What you have to do = Your task is to copy the stretch of lines in the records below that begins with the line containing "Skew | 13.0 ps |" and ends with the line containing "0.00448 µW |", exactly as written, with nothing added.

Record set =
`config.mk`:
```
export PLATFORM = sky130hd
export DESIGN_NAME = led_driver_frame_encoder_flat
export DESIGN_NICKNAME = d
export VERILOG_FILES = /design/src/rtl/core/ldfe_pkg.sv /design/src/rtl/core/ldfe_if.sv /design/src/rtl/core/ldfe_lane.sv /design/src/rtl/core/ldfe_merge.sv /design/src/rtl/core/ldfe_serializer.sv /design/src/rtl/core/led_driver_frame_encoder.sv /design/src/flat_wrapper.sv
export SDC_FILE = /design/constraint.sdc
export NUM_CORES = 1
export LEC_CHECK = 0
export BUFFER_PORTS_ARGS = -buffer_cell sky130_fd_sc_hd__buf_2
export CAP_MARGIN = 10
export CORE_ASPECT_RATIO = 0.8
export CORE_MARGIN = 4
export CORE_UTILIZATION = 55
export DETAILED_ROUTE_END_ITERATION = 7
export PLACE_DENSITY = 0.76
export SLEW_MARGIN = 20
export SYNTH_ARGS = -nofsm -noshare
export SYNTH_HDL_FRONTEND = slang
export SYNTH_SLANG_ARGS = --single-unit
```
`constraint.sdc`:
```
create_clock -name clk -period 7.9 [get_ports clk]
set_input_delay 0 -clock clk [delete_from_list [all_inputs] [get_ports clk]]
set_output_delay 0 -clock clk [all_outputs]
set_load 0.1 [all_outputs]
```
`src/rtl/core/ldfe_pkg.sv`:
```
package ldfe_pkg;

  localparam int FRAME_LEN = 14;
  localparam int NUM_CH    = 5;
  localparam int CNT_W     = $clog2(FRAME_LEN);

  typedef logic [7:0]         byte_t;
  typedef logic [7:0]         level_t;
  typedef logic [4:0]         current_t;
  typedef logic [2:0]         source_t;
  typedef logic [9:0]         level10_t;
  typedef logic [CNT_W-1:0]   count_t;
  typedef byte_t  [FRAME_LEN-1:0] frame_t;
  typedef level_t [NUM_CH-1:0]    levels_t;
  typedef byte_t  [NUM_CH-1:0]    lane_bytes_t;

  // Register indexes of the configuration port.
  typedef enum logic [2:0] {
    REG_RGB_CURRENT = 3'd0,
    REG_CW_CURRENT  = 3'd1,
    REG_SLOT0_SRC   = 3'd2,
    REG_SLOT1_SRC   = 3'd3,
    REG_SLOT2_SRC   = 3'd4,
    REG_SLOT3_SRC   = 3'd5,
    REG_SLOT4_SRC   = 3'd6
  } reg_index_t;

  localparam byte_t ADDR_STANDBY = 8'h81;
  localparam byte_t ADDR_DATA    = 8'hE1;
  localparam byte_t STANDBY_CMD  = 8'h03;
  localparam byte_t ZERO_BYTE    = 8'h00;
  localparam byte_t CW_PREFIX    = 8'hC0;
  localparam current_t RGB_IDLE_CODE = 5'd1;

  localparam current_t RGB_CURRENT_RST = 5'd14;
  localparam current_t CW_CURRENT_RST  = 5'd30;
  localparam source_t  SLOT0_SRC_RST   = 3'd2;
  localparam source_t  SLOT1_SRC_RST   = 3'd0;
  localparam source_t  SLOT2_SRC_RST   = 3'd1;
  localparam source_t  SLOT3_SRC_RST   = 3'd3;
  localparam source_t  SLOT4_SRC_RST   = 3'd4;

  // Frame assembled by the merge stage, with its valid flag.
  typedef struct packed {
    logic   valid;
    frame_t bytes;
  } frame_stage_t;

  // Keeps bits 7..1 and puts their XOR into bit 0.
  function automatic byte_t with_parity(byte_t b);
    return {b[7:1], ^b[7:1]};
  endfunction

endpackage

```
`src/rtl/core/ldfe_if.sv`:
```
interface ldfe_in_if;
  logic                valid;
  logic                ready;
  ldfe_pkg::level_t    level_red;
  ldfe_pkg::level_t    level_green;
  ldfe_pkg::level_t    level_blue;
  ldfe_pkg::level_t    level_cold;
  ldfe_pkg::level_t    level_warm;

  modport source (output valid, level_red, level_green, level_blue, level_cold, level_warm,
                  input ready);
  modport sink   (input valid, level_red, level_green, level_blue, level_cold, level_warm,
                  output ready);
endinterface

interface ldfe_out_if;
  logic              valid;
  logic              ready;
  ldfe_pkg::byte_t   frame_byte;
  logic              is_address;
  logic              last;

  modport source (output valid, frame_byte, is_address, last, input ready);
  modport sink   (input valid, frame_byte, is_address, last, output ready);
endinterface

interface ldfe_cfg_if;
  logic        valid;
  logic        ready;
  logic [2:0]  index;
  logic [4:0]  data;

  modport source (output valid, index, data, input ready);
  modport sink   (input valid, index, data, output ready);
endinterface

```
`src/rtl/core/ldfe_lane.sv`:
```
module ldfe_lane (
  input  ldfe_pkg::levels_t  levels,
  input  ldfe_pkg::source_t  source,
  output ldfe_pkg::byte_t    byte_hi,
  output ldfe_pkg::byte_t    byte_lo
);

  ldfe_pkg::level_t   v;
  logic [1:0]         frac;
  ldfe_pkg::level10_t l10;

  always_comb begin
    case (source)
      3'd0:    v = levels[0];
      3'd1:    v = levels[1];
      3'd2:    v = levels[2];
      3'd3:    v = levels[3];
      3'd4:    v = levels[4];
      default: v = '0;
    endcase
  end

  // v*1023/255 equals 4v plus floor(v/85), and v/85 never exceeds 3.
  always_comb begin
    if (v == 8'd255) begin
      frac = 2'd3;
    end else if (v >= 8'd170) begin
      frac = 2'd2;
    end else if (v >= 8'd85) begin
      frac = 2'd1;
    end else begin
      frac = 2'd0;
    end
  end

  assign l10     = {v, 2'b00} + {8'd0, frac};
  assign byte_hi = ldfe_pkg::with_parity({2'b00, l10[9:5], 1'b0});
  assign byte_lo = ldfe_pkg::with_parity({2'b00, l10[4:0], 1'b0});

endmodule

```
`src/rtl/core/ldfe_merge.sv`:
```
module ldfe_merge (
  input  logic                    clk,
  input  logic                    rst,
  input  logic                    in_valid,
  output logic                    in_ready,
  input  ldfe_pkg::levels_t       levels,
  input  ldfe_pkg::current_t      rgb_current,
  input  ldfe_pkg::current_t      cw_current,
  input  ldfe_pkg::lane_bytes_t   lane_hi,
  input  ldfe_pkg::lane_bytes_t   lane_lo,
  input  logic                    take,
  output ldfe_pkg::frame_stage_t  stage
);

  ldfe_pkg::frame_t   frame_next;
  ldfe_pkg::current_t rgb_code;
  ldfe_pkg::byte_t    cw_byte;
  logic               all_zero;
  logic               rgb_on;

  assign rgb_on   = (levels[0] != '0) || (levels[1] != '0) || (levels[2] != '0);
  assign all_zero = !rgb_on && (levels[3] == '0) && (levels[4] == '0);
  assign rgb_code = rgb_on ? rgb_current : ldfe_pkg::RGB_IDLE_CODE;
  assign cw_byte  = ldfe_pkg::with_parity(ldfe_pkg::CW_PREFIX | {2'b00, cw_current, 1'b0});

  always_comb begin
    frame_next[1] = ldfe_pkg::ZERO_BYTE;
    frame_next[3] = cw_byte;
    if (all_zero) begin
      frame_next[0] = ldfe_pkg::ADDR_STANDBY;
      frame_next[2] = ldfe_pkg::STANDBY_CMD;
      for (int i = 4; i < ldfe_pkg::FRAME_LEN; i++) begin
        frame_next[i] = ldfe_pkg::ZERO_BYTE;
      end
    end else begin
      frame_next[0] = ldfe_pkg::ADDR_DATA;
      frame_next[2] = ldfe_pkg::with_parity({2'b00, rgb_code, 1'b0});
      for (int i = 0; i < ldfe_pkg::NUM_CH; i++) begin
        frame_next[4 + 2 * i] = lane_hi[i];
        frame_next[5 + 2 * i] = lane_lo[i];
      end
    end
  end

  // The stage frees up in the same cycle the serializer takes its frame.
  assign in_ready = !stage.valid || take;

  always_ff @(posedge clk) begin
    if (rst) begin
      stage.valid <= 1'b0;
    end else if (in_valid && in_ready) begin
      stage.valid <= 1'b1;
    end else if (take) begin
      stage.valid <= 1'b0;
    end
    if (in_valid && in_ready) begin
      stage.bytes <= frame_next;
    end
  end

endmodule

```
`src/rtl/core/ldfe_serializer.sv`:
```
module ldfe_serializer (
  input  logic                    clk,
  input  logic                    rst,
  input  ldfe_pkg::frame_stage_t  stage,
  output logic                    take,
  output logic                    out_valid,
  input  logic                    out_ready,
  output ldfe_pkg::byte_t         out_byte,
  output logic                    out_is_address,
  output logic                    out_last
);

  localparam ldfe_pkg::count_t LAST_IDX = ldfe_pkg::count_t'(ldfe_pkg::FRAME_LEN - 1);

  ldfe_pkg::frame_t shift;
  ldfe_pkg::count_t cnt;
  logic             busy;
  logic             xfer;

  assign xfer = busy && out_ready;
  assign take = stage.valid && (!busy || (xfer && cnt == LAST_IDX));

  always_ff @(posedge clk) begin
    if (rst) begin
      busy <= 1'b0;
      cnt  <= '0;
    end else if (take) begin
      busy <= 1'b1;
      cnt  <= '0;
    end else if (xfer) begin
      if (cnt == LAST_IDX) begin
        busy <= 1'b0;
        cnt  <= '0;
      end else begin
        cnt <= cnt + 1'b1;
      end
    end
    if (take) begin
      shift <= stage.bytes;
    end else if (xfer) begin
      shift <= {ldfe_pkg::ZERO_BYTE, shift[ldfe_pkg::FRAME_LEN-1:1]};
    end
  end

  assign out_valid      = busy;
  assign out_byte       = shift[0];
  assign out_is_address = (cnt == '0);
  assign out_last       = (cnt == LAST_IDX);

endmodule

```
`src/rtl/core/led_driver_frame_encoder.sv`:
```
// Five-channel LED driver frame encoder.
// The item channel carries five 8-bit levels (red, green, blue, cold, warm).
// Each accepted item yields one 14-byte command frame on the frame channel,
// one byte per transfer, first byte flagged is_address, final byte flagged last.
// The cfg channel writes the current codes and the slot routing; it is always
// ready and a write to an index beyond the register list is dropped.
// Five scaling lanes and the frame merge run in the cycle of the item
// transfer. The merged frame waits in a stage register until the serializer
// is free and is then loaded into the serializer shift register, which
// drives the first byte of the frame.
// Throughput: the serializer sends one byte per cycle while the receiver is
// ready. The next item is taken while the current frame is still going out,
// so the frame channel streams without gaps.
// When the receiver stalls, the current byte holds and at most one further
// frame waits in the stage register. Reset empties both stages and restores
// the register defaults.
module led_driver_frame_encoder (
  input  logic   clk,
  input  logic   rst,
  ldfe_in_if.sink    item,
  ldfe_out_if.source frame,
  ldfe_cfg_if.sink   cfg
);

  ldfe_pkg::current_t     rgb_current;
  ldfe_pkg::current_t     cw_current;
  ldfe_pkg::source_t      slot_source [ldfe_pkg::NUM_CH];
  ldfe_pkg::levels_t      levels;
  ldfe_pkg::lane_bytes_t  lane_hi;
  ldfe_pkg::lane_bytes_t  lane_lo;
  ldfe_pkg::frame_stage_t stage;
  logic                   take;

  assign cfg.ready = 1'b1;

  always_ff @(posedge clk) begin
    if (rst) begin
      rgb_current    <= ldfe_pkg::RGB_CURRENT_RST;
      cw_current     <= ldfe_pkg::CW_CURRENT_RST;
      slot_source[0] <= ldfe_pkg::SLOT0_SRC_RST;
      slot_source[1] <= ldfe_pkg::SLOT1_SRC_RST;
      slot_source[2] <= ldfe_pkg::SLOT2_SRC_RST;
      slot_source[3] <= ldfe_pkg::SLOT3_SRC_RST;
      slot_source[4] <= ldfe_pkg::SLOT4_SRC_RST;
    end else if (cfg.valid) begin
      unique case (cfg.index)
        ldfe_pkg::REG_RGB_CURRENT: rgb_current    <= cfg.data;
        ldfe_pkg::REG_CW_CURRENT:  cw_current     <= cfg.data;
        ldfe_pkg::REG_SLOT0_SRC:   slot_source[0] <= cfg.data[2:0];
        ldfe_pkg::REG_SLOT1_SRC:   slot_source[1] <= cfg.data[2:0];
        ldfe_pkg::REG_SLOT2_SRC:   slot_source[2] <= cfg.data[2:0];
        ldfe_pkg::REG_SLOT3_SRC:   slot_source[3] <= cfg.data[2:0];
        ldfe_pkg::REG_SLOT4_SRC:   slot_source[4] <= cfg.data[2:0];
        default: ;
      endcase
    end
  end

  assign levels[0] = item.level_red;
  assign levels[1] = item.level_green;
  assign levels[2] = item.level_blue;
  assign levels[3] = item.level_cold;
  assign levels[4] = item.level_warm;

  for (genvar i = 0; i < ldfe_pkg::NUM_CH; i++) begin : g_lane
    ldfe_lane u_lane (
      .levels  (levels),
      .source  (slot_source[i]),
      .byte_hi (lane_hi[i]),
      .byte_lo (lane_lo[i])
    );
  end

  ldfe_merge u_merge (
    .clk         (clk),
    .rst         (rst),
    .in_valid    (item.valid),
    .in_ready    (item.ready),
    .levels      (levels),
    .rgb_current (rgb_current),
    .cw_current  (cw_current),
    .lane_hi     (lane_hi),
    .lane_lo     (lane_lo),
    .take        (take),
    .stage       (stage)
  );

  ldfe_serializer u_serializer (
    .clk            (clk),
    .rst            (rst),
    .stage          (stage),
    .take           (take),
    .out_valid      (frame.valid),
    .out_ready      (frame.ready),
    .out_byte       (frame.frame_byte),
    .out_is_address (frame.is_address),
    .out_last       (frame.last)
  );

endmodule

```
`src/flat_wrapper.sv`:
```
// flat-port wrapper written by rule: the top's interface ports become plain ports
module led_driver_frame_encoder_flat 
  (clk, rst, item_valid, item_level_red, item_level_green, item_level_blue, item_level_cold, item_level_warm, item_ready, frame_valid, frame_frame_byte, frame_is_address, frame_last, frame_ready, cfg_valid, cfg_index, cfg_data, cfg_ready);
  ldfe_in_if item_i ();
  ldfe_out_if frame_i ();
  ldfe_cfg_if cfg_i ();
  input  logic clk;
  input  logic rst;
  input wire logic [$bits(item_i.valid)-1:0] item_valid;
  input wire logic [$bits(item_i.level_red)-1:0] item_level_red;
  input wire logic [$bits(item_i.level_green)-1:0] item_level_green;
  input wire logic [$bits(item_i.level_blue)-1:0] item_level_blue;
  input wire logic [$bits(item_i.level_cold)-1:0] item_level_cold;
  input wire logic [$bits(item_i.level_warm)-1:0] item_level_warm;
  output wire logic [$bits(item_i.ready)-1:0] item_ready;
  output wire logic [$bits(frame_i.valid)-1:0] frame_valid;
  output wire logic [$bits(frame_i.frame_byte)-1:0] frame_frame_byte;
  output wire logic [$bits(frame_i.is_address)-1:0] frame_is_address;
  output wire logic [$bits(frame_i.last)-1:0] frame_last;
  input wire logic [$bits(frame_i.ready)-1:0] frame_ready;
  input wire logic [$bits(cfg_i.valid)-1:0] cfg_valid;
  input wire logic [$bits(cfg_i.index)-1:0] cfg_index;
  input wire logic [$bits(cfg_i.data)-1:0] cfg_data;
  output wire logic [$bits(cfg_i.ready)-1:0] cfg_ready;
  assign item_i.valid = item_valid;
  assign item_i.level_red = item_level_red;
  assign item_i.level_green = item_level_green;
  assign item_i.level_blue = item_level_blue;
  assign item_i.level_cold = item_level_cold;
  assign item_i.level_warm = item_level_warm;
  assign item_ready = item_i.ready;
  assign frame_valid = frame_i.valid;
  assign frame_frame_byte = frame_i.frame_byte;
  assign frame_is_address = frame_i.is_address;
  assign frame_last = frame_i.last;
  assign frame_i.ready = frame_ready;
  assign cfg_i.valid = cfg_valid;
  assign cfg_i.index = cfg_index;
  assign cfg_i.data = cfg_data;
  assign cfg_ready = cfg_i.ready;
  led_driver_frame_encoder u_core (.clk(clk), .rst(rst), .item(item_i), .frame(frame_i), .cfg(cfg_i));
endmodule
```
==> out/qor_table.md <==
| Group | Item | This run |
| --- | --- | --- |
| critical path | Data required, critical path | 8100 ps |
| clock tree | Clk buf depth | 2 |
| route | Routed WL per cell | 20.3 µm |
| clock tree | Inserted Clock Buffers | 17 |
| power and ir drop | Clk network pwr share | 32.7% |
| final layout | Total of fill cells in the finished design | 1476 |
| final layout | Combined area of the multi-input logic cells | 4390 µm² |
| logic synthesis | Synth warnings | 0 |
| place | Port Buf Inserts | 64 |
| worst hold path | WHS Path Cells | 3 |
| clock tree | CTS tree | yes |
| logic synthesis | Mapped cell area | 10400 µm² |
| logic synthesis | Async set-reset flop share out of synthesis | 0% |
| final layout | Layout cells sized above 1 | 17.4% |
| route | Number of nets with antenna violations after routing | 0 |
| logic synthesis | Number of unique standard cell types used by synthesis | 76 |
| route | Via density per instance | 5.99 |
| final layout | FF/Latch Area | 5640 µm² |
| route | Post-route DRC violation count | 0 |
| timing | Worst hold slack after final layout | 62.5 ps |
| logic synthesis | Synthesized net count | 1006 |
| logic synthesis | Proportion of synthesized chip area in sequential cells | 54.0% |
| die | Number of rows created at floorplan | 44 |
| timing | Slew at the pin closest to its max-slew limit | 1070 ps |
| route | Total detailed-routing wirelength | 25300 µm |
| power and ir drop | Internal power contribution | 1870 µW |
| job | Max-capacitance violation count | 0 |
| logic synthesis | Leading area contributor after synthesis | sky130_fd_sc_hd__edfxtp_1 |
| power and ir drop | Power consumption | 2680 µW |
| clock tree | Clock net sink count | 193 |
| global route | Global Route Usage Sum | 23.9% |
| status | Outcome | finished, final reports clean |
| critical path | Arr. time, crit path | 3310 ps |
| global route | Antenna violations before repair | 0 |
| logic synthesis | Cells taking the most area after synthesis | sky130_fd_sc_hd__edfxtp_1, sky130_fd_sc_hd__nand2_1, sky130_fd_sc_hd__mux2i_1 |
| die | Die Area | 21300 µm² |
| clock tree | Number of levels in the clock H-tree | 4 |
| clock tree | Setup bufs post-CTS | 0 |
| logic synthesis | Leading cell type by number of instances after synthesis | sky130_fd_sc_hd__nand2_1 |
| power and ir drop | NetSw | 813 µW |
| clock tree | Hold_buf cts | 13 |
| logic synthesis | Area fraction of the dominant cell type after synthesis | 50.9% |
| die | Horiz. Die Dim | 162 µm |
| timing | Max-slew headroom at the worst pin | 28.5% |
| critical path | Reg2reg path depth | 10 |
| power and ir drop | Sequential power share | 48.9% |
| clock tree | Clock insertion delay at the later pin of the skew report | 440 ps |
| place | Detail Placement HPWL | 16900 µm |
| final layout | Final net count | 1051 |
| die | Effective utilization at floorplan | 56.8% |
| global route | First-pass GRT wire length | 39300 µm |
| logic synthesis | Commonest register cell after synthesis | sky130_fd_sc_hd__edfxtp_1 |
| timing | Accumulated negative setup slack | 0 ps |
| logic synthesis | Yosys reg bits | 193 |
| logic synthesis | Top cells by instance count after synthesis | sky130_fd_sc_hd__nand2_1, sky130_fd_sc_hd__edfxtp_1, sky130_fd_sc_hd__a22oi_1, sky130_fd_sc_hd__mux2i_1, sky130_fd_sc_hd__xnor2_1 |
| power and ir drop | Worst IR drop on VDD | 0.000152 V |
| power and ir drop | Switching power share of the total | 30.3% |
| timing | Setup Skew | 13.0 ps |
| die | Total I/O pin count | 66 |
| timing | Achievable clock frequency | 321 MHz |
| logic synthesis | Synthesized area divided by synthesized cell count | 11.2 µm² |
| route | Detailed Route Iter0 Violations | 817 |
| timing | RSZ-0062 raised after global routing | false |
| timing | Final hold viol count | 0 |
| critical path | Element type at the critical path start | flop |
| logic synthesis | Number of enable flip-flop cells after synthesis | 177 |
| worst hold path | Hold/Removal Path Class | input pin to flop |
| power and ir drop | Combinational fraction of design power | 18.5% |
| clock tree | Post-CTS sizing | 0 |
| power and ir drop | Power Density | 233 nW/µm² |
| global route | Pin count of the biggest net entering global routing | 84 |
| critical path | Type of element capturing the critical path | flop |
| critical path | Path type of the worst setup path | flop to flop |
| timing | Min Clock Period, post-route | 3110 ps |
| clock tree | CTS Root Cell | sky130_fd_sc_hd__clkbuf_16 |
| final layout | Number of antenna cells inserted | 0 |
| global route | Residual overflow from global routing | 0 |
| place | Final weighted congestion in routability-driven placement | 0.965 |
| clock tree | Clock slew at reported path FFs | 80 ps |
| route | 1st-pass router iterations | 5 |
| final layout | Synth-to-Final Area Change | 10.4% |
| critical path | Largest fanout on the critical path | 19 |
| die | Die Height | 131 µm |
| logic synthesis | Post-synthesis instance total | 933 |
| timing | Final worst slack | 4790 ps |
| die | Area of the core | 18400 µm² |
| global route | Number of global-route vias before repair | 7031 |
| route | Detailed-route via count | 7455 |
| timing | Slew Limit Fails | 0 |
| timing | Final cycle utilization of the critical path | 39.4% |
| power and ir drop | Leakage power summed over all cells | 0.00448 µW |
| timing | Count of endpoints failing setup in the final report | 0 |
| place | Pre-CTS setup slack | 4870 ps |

Solution for this task =
| timing | Setup Skew | 13.0 ps |
| die | Total I/O pin count | 66 |
| timing | Achievable clock frequency | 321 MHz |
| logic synthesis | Synthesized area divided by synthesized cell count | 11.2 µm² |
| route | Detailed Route Iter0 Violations | 817 |
| timing | RSZ-0062 raised after global routing | false |
| timing | Final hold viol count | 0 |
| critical path | Element type at the critical path start | flop |
| logic synthesis | Number of enable flip-flop cells after synthesis | 177 |
| worst hold path | Hold/Removal Path Class | input pin to flop |
| power and ir drop | Combinational fraction of design power | 18.5% |
| clock tree | Post-CTS sizing | 0 |
| power and ir drop | Power Density | 233 nW/µm² |
| global route | Pin count of the biggest net entering global routing | 84 |
| critical path | Type of element capturing the critical path | flop |
| critical path | Path type of the worst setup path | flop to flop |
| timing | Min Clock Period, post-route | 3110 ps |
| clock tree | CTS Root Cell | sky130_fd_sc_hd__clkbuf_16 |
| final layout | Number of antenna cells inserted | 0 |
| global route | Residual overflow from global routing | 0 |
| place | Final weighted congestion in routability-driven placement | 0.965 |
| clock tree | Clock slew at reported path FFs | 80 ps |
| route | 1st-pass router iterations | 5 |
| final layout | Synth-to-Final Area Change | 10.4% |
| critical path | Largest fanout on the critical path | 19 |
| die | Die Height | 131 µm |
| logic synthesis | Post-synthesis instance total | 933 |
| timing | Final worst slack | 4790 ps |
| die | Area of the core | 18400 µm² |
| global route | Number of global-route vias before repair | 7031 |
| route | Detailed-route via count | 7455 |
| timing | Slew Limit Fails | 0 |
| timing | Final cycle utilization of the critical path | 39.4% |
| power and ir drop | Leakage power summed over all cells | 0.00448 µW |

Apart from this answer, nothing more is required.